> _Work to complete_
Copy word for word, please, the lines of the entries below running from the one containing "run.sh (not shown)" to the one containing "v12, as changes", both ends included.

(Records from a data collection)
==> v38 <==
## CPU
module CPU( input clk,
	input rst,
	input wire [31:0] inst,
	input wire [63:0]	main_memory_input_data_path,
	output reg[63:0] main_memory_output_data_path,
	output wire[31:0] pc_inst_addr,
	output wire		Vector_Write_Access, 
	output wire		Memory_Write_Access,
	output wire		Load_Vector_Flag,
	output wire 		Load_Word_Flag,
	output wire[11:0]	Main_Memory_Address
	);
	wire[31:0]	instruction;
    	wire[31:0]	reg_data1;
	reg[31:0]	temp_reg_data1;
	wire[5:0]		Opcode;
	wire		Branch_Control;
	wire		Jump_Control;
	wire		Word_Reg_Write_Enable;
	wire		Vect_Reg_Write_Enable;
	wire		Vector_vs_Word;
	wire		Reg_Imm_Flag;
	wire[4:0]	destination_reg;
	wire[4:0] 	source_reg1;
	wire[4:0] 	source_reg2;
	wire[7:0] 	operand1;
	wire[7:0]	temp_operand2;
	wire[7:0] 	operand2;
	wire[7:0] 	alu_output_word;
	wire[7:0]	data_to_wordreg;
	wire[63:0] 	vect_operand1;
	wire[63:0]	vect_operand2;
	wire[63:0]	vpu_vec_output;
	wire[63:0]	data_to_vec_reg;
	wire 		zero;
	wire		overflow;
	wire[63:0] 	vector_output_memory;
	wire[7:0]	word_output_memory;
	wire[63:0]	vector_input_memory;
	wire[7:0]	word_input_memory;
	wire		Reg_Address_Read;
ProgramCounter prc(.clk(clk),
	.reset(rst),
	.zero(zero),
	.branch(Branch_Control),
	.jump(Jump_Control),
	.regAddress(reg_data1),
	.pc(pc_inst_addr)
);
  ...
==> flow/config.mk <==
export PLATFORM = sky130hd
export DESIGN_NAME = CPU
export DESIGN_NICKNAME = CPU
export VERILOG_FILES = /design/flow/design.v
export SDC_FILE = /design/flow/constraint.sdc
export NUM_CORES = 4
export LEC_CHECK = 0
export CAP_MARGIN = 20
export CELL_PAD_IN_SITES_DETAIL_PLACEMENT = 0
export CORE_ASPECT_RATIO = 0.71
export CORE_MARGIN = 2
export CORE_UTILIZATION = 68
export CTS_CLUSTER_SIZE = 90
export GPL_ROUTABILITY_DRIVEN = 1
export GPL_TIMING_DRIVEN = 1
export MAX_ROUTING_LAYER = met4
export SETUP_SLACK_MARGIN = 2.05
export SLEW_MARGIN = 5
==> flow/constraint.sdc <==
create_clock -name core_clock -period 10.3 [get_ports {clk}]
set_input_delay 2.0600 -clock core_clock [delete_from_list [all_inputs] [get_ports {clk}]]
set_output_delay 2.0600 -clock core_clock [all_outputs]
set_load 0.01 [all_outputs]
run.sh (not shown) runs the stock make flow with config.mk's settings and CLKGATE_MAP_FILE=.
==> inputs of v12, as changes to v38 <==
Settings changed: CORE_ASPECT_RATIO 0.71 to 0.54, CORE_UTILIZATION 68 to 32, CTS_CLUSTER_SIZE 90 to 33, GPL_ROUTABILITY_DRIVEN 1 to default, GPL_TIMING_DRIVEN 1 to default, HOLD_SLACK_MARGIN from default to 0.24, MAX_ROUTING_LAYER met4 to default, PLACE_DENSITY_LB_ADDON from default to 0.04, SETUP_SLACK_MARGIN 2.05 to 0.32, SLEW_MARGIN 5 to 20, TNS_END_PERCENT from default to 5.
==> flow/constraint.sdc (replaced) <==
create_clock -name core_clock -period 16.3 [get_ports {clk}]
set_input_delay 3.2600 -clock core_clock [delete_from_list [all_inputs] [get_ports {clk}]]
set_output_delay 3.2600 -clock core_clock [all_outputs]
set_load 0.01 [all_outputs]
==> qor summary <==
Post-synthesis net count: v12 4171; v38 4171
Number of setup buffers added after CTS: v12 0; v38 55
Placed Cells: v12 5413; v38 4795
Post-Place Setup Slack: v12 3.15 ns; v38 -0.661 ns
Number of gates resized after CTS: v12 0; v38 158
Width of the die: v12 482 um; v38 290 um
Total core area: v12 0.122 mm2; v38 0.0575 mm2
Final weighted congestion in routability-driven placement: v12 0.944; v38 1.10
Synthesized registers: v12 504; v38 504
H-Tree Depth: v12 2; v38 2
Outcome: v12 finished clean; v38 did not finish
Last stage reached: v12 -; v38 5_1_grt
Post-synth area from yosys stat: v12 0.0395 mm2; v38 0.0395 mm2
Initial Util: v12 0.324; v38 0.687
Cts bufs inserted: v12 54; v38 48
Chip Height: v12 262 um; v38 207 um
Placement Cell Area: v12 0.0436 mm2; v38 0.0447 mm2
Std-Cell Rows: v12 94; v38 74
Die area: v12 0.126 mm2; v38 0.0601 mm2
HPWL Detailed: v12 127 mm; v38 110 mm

--

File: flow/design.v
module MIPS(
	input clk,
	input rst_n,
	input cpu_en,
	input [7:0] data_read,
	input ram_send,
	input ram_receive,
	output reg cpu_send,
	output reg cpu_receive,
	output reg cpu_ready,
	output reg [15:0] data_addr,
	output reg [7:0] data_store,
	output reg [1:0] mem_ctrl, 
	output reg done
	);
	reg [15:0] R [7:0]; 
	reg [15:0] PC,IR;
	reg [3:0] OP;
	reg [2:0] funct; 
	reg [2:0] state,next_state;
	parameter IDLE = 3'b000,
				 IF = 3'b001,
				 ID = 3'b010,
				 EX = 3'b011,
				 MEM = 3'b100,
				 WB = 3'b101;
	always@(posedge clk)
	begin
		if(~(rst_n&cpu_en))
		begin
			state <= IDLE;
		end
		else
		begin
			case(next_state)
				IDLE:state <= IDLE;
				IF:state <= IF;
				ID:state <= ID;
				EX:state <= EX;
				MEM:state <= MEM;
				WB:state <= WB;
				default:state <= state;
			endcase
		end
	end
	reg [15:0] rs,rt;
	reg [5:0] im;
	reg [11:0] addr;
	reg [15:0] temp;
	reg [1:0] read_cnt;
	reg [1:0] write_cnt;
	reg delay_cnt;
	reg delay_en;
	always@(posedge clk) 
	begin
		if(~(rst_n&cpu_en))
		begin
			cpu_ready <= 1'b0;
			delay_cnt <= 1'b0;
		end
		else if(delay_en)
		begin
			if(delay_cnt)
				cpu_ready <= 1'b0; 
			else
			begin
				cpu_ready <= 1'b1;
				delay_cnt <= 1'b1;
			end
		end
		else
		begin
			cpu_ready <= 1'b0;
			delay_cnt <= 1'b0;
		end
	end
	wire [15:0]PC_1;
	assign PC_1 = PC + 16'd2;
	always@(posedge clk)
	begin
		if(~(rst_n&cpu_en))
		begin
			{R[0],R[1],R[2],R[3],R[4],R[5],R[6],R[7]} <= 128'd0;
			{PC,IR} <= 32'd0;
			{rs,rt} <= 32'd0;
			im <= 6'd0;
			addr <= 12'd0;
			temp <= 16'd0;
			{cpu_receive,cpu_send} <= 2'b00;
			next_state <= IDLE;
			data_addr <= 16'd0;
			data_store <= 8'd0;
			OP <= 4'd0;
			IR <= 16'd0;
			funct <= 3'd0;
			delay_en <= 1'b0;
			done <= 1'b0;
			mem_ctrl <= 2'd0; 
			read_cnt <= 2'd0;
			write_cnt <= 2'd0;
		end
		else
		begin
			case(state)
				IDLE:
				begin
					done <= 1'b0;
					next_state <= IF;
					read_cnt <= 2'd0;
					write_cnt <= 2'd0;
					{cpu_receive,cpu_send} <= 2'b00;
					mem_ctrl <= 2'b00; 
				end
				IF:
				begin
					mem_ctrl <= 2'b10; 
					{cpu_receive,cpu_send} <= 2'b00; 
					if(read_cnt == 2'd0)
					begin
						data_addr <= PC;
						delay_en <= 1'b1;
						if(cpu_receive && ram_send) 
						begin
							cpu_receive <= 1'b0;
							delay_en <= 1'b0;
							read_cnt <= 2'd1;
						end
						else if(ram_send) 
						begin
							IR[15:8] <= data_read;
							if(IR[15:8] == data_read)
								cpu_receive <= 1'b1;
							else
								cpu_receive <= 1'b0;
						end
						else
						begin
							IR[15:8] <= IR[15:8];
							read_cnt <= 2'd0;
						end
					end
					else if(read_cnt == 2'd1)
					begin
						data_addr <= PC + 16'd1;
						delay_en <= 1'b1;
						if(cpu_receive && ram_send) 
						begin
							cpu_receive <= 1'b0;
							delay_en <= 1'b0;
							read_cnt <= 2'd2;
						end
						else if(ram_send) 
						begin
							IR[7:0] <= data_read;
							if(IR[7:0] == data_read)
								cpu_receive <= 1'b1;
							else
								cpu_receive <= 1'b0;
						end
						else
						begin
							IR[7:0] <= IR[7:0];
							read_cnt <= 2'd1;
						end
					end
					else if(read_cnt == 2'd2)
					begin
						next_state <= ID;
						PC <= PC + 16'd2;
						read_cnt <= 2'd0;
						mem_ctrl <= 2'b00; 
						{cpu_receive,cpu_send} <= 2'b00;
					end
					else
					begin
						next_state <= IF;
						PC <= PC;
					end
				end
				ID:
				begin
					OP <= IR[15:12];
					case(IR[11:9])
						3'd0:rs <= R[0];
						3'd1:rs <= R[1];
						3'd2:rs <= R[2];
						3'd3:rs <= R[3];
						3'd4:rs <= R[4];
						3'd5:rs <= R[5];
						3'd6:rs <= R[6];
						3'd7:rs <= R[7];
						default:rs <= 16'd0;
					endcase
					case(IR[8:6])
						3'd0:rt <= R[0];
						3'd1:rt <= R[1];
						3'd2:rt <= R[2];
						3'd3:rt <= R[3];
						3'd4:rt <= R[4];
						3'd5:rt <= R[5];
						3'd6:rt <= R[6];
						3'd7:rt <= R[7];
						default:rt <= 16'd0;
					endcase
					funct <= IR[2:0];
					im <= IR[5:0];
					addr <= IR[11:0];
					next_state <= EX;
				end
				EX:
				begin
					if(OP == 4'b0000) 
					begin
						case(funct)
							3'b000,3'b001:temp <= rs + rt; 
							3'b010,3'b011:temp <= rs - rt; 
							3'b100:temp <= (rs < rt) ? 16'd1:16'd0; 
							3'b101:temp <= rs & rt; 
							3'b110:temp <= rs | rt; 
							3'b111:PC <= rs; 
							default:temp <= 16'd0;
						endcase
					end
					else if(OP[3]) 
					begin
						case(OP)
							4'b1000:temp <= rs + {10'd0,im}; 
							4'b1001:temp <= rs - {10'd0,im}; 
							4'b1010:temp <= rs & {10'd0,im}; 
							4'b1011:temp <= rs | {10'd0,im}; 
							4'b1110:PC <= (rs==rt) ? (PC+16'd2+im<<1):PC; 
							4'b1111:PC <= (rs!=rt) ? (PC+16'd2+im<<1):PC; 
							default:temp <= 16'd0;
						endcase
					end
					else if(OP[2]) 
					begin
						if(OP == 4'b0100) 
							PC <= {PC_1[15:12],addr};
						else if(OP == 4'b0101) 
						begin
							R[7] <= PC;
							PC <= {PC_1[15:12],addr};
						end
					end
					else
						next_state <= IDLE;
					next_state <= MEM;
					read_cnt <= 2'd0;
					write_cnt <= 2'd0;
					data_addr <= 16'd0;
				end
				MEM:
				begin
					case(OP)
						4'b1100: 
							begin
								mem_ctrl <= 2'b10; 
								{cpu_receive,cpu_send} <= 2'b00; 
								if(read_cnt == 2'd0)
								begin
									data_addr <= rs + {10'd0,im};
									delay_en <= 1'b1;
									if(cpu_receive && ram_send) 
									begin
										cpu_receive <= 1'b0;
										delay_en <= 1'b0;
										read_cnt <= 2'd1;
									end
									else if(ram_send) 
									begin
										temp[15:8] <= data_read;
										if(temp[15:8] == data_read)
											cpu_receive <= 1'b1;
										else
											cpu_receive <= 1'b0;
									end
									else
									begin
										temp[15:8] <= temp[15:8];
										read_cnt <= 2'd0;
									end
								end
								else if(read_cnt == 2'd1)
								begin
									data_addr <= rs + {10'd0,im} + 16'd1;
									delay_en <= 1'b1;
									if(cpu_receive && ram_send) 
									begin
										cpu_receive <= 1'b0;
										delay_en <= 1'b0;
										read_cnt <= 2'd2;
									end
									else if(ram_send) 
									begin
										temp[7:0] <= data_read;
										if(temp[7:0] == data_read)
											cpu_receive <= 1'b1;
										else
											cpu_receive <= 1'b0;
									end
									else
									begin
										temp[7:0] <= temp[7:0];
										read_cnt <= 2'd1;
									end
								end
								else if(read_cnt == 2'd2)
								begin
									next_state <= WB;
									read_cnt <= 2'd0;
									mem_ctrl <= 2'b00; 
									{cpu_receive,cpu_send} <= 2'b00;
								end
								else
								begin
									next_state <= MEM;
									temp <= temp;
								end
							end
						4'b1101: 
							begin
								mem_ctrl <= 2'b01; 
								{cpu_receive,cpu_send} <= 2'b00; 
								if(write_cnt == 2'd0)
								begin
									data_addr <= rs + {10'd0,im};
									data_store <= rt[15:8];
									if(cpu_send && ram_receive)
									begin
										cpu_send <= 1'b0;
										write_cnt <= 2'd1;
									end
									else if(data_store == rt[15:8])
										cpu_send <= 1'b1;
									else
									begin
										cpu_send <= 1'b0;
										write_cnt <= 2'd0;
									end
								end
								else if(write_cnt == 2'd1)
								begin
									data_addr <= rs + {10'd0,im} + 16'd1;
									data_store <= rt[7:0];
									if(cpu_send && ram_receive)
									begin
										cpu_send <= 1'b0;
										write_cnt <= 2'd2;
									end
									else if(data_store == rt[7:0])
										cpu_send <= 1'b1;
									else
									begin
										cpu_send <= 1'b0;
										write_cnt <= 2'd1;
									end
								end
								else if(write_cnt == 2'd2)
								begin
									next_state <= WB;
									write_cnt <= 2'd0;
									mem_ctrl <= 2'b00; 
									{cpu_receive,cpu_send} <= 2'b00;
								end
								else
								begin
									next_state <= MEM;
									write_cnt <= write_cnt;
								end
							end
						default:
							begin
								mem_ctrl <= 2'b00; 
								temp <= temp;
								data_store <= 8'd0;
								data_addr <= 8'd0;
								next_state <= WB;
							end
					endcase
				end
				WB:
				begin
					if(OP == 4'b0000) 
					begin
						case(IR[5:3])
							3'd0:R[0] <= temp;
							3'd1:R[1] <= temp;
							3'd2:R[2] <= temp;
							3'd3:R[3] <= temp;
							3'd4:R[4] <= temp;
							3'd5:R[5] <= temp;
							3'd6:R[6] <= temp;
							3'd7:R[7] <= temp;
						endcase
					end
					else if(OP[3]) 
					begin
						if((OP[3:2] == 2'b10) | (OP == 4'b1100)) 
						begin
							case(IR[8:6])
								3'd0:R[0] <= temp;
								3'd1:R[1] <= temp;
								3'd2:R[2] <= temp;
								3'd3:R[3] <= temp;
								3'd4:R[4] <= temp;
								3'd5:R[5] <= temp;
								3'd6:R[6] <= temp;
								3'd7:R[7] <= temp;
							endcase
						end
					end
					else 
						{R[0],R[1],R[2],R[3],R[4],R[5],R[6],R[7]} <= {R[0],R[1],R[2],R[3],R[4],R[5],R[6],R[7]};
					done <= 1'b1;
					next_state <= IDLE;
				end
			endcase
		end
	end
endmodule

> _Task answer_
run.sh (not shown) runs the stock make flow with config.mk's settings and CLKGATE_MAP_FILE=.
==> inputs of v12, as changes to v38 <==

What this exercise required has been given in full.